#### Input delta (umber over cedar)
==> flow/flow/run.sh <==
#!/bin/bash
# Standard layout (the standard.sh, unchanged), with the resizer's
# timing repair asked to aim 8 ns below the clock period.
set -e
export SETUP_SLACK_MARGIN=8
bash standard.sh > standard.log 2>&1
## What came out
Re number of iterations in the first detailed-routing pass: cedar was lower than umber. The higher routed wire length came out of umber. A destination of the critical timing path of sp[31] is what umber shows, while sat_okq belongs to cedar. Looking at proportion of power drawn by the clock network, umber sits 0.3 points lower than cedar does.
From an optimization exercise on the open Yosys and OpenROAD flow, aimed at a short achievable clock period and few clock cycles; shortcuts taken in it are not production practice. Only simulation tests tie the RTL to the original design; equivalence was not proved. No activity file was given, so power comes from the tool's default toggle rates.

--- flow/constraint.sdc ---
create_clock -name core_clock -period 7.0 [get_ports {clk}]
set_input_delay 1.4000 -clock core_clock [delete_from_list [all_inputs] [get_ports {clk}]]
set_output_delay 1.4000 -clock core_clock [all_outputs]
set_load 0.01 [all_outputs]
--- flow/run.sh ---
#!/bin/bash
# synth_recipe.tcl (not shown) runs the flow's synth.tcl, then flattens the netlist and writes it again
# the make line also repeats each setting of config.mk as NAME=value (left out here)
make -C /OpenROAD-flow-scripts/flow DESIGN_CONFIG=/design/flow/config.mk WORK_HOME=/design/flow/orfs CLKGATE_MAP_FILE= SYNTH_SCRIPT=/design/flow/synth_recipe.tcl finish
--- flow/config.mk ---
export PLATFORM = sky130hd
export DESIGN_NAME = cie_cpu
export DESIGN_NICKNAME = cie_cpu
export VERILOG_FILES = /design/flow/design.v
export SDC_FILE = /design/flow/constraint.sdc
export NUM_CORES = 4
export LEC_CHECK = 0
export CAP_MARGIN = 20
export CORE_MARGIN = 2
export CORE_UTILIZATION = 35
export SLEW_MARGIN = 20
This design comes from an exercise in tuning for small area, a short achievable clock period and few clock cycles per item on the open sky130 flow, not from production work.
The RTL was checked by simulation tests, not by an equivalence proof against the original design.

P:
// spidrv_core
module spidrv_core (
    input  wire        clk,
    input  wire        rst,
    input  wire        cfg_valid,
    output reg         cfg_ready,
    input  wire [31:0] cfg_in_min,
    input  wire [31:0] cfg_in_max,
    input  wire [31:0] cfg_out_min,
    input  wire [31:0] cfg_out_max,
    input  wire        cfg_little_endian,
    output reg         cfg_done,
    output reg  [2:0]  cfg_err,
    output reg  [31:0] cfg_scale,
    input  wire        s_valid,
    output reg         s_ready,
    input  wire [23:0] s_data,
    output reg         m_valid,
    input  wire        m_ready,
    output reg  [31:0] m_data
);
==> flow/config.mk <==
export PLATFORM = sky130hd
export DESIGN_NAME = spidrv_core
export DESIGN_NICKNAME = spidrv_core
export VERILOG_FILES = /design/flow/design.v
export SDC_FILE = /design/flow/constraint.sdc
export NUM_CORES = 4
export LEC_CHECK = 0
export CAP_MARGIN = 20
export CORE_MARGIN = 2
export CORE_UTILIZATION = 40
export SLEW_MARGIN = 20
==> flow/constraint.sdc <==
create_clock -name core_clock -period 32.0 [get_ports {clk}]
set_input_delay 6.4000 -clock core_clock [delete_from_list [all_inputs] [get_ports {clk}]]
set_output_delay 6.4000 -clock core_clock [all_outputs]
set_load 0.01 [all_outputs]
standard.sh (not shown) runs the stock make flow with config.mk's settings and CLKGATE_MAP_FILE= SYNTH_SCRIPT=/design/flow/synth_recipe.tcl, a recipe that flattens the netlist after the stock synthesis.
==> flow/flow/run.sh <==
#!/bin/bash
# Standard layout, with repair_timing asked to keep extra setup margin so that
# the critical paths are sized for speed (the clock and constraints are unchanged).
set -euo pipefail
bash standard.sh SETUP_SLACK_MARGIN=26 finish > standard_flow.log 2>&1
P: all stages complete, timing, DRC and antenna checks passed
Testbench counts of P, summed over its fixed seeds: cycles 21,600, items 19,200.
The following lists how R was set up differently from P:
==> flow/flow/run.sh <==
#!/bin/bash
# Standard layout, with repair_timing asked to keep extra setup margin so that
# the critical paths are sized for speed (the clock and constraints are unchanged).
set -euo pipefail
bash standard.sh SETUP_SLACK_MARGIN=24 finish > standard_flow.log 2>&1
## What came out
Sequential cell count came out exactly the same in R and P. Looking at register-to-register slack across both flows, R is the weaker of the two, with P ahead. R vs. P: final area decreased by 14% relative to the old numbers; pre-CTS worst setup slack decreased by 0.23 ns relative to the old numbers; number of standard cells in the layout, taps in and fillers out decreased by about 6% relative to the old numbers; layout-stage area growth over the synthesis result decreased by 18 points relative to the old numbers. R ended with every stage complete and zero timing, DRC or antenna violations. As far as number of I/O pins is concerned, P and R perform about the same. Compared with P, top achievable clock speed in R decreased slightly. Final period utilization for R: 0.40 points up relative to P. R vs P — per-cell via count in the routed design dropped 2.3%. In R, proportion of cell area occupied by multi-input gates is higher than in P.

Setup of main:
spidrv_core, a different RTL version from the one above (not shown whole).
For scale: about 5100 cells after synthesis, ~230 I/O pins, roughly 45000 sq um of cells after synthesis.
export LEC_CHECK = 0
export CAP_MARGIN = 20
export CORE_MARGIN = 2
export CORE_UTILIZATION = 40
export SLEW_MARGIN = 20
create_clock -name core_clock -period 32.0 [get_ports {clk}]
==> flow/flow/run.sh <==
#!/bin/bash
# Standard layout, with repair_timing asked to keep extra setup margin so that
# the critical paths are sized for speed (the clock and constraints are unchanged).
set -euo pipefail
bash standard.sh SETUP_SLACK_MARGIN=24 finish > standard_flow.log 2>&1
main finished every stage and its layout cleared the timing, DRC and antenna checks.
Testbench counts of main, summed over its fixed seeds: cycles 21,312, items 19,200.
--- input diff main..the feature branch ---
==> flow/run.sh (new file) <==
#!/bin/bash
# synth_recipe.tcl (not shown) runs the flow's synth.tcl, then flattens the netlist and writes it again
# the make line also repeats each setting of config.mk as NAME=value (left out here)
make -C /OpenROAD-flow-scripts/flow DESIGN_CONFIG=/design/flow/config.mk WORK_HOME=/design/flow/orfs CLKGATE_MAP_FILE= SYNTH_SCRIPT=/design/flow/synth_recipe.tcl finish
removed: flow/flow/run.sh
removed: flow/standard.sh
--- outcome ---
Per the comparison of the feature branch with main, total wire length after detailed routing dropped about 6.6%, worst path setup slack after routing dropped 3800 ps.
Taking main as the reference, in the feature branch via count of the first global-routing pass saw a decrease, global-route congestion overflow total saw little to no change.
Cell area after layout | the feature branch below main
Compared with main, the feature branch shows cell count lower by 309.

==> port drivers added, routing unchanged <==
Ports are ideal in the flow. The routed layouts listed here were re-timed in OpenROAD.
Step 1: set_driving_cell puts a clkbuf_16 on clk and a buf_2 on each other input, an assumption about the parent block.
Step 2, shift: input delay + t, output delay - t, t = (earliest + latest rising clock arrival at the registers) / 2. This alone moves slack from input paths to output paths.
a / b / c = ideal ports / drivers / drivers and shift; a / b = the first two.
run	shift t [ns]	setup WS [ns]	worst data-port slew with drivers (ns)
P	0.657	24.157 / 24.147 / 23.534	0.23
R	0.671	24.029 / 23.966 / 23.461	0.07
main	0.661	23.996 / 23.958 / 23.351	0.09
the feature branch	0.646	20.196 / 20.196 / 20.196	0.09
After both steps every run listed still meets setup and hold. For main, which loses most, drivers alone change the setup slack by -0.038 ns; drivers and shift together by -0.645 ns.
This design comes from an exercise in tuning for small area and few clock cycles on the open sky130 flow, not from production work.
RTL that was checked went through simulation tests only; none was proved equivalent to the original.
Only the layout flow was run in run 2; the RTL was not checked for function there.
Power and IR drop assume default switching activity.

[design.v]
module mb_rtu_rx (
    input  wire       clk,
    input  wire       rst,           
    input  wire [7:0] cfg_unit_id,   
    input  wire       rx_valid,      
    input  wire [7:0] rx_byte,
    input  wire       rx_mid,        
    input  wire       rx_silence,    
    output wire       rx_ready,
    output reg        ev_valid,
    output reg  [3:0] ev_code,
    output wire       pdu_valid,
    output wire [7:0] pdu_data,
    output wire       pdu_last,
    output wire       pdu_bcast,
    input  wire       pdu_ready
);
    localparam [3:0] EV_ACCEPT   = 4'd1;
    localparam [3:0] EV_BCAST    = 4'd2;
    localparam [3:0] EV_OTHER    = 4'd3;
    localparam [3:0] EV_TIMEOUT  = 4'd4;
    localparam [3:0] EV_SHORT    = 4'd5;
    localparam [3:0] EV_CRC      = 4'd6;
    localparam [3:0] EV_T15      = 4'd7;
    localparam [3:0] EV_OVERFLOW = 4'd8;
    localparam [1:0] S_IDLE = 2'd0;
    localparam [1:0] S_RECV = 2'd1;
    localparam [1:0] S_DISC = 2'd2;
    localparam QW = 3;               
    localparam QD = 1 << QW;
    localparam OW = 4;               
    localparam RS = 1 << OW;         
    localparam RW = 8 - OW;          
    localparam RN = 1 << RW;         
    reg  [1:0]  state;
    reg  [15:0] crc;         
    reg         ovf;         
    reg         uid_b;       
    reg         uid_m;       
    reg  [8:0]  wr;          
    reg  [8:0]  fs;          
    reg  [8:0]  rd;          
    wire [RW:0] wr_r = wr[8:OW];
    wire [RW:0] rd_r = rd[8:OW];
    reg  [7:0]  q_end [0:QD-1];
    reg         q_bc  [0:QD-1];
    reg  [QW:0] q_wp;
    reg  [QW:0] q_rp;
    wire q_empty = (q_wp == q_rp);
    wire q_full  = (q_wp == {~q_rp[QW], q_rp[QW-1:0]});
    reg  [15:0] crc_in;
    reg  [15:0] crc_upd;
    integer     i;
    always @(*) begin
        crc_in  = (state == S_IDLE) ? 16'hFFFF : crc;
        crc_upd = crc_in ^ {8'h00, rx_byte};
        for (i = 0; i < 8; i = i + 1)
            crc_upd = crc_upd[0] ? ((crc_upd >> 1) ^ 16'hA001) : (crc_upd >> 1);
    end
    wire [7:0]  nstored = wr[7:0] - fs[7:0];     
    wire        at_max  = (nstored == 8'd255);   
    wire [RW:0] rdist   = wr_r - rd_r;
    wire        full    = rdist[RW];             
    wire append = (state == S_RECV) && !rx_mid && !at_max;
    assign rx_ready = rx_silence ? !q_full : !(rx_valid && append && full);
    wire take_byte = rx_valid && rx_ready;
    wire take_sil  = rx_silence && !rx_valid && rx_ready;
    wire wr_en     = take_byte && append;
    wire crc_ok  = (crc == 16'h0000);
    wire long_ok = (nstored >= 8'd3);
    wire commit  = take_sil && (state == S_RECV) && long_ok && crc_ok && (uid_b || uid_m);
    wire [8:0] f_end = wr - 9'd3;              
    reg  [8*RS-1:0] row [0:RN-1];
    reg  [OW-1:0]   pos [0:RN-1];              
    wire [RN-1:0]   aligned;
    wire            rd_go;
    genvar r;
    generate
        for (r = 0; r < RN; r = r + 1) begin : g_row
            wire is_wr = (wr_r[RW-1:0] == r);
            wire is_rd = (rd_r[RW-1:0] == r);
            assign aligned[r] = (pos[r] == RS - 1);
            wire do_wr = wr_en && is_wr;
            wire do_al = !is_wr && !aligned[r];
            wire shift = do_wr || do_al || (rd_go && is_rd);
            always @(posedge clk) begin
                if (shift)
                    row[r] <= {row[r][8*RS-9:0], rx_byte};
                if (do_wr)
                    pos[r] <= (wr[OW-1:0] == 0) ? {OW{1'b0}} : pos[r] + 1'b1;
                else if (do_al)
                    pos[r] <= pos[r] + 1'b1;
            end
        end
    endgenerate
    wire [8*RS-1:0] rd_row = row[rd_r[RW-1:0]];
    assign pdu_valid = !q_empty && aligned[rd_r[RW-1:0]];
    assign pdu_data  = rd_row[8*RS-1 -: 8];
    assign pdu_last  = (rd[7:0] == q_end[q_rp[QW-1:0]]);
    assign pdu_bcast = q_bc[q_rp[QW-1:0]];
    assign rd_go     = pdu_valid && pdu_ready;
    always @(posedge clk) begin
        if (commit) begin
            q_end[q_wp[QW-1:0]] <= f_end[7:0];
            q_bc[q_wp[QW-1:0]]  <= uid_b;
        end
    end
    always @(posedge clk) begin
        if (rst) begin
            state    <= S_IDLE;
            crc      <= 16'hFFFF;
            ovf      <= 1'b0;
            uid_b    <= 1'b0;
            uid_m    <= 1'b0;
            wr       <= 9'd0;
            fs       <= 9'd0;
            rd       <= 9'd0;
            q_wp     <= {(QW+1){1'b0}};
            q_rp     <= {(QW+1){1'b0}};
            ev_valid <= 1'b0;
            ev_code  <= 4'd0;
        end else begin
            ev_valid <= 1'b0;
            if (rd_go) begin
                if (pdu_last) begin
                    rd   <= {rd_r + 1'b1, {OW{1'b0}}};
                    q_rp <= q_rp + 1'b1;
                end else begin
                    rd   <= rd + 9'd1;
                end
            end
            if (commit)
                q_wp <= q_wp + 1'b1;
            case (state)
                S_IDLE: begin
                    if (take_byte) begin
                        crc   <= crc_upd;
                        uid_b <= (rx_byte == 8'h00);
                        uid_m <= (rx_byte == cfg_unit_id);
                        state <= S_RECV;
                    end else if (take_sil) begin
                        ev_valid <= 1'b1;
                        ev_code  <= EV_TIMEOUT;
                    end
                end
                S_RECV: begin
                    if (take_byte) begin
                        if (rx_mid) begin
                            ovf   <= 1'b0;
                            state <= S_DISC;
                            wr    <= fs;
                        end else if (at_max) begin
                            ovf   <= 1'b1;
                            state <= S_DISC;
                            wr    <= fs;
                        end else begin
                            wr    <= wr + 9'd1;
                            crc   <= crc_upd;
                        end
                    end else if (take_sil) begin
                        ev_valid <= 1'b1;
                        state    <= S_IDLE;
                        if (commit) begin
                            wr <= {f_end[8:OW] + 1'b1, {OW{1'b0}}};
                            fs <= {f_end[8:OW] + 1'b1, {OW{1'b0}}};
                        end else begin
                            wr <= fs;
                        end
                        if (!long_ok)
                            ev_code <= EV_SHORT;
                        else if (!crc_ok)
                            ev_code <= EV_CRC;
                        else if (uid_b)
                            ev_code <= EV_BCAST;
                        else if (uid_m)
                            ev_code <= EV_ACCEPT;
                        else
                            ev_code <= EV_OTHER;
                    end
                end
                default: begin
                    if (take_sil) begin
                        ev_valid <= 1'b1;
                        ev_code  <= ovf ? EV_OVERFLOW : EV_T15;
                        state    <= S_IDLE;
                    end
                end
            endcase
        end
    end
endmodule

_Exercise requirements:_ Every line containing the string "cedar" should be pulled from the listing and copied.

_Task output:_
#### Input delta (umber over cedar)
Re number of iterations in the first detailed-routing pass: cedar was lower than umber. The higher routed wire length came out of umber. A destination of the critical timing path of sp[31] is what umber shows, while sat_okq belongs to cedar. Looking at proportion of power drawn by the clock network, umber sits 0.3 points lower than cedar does.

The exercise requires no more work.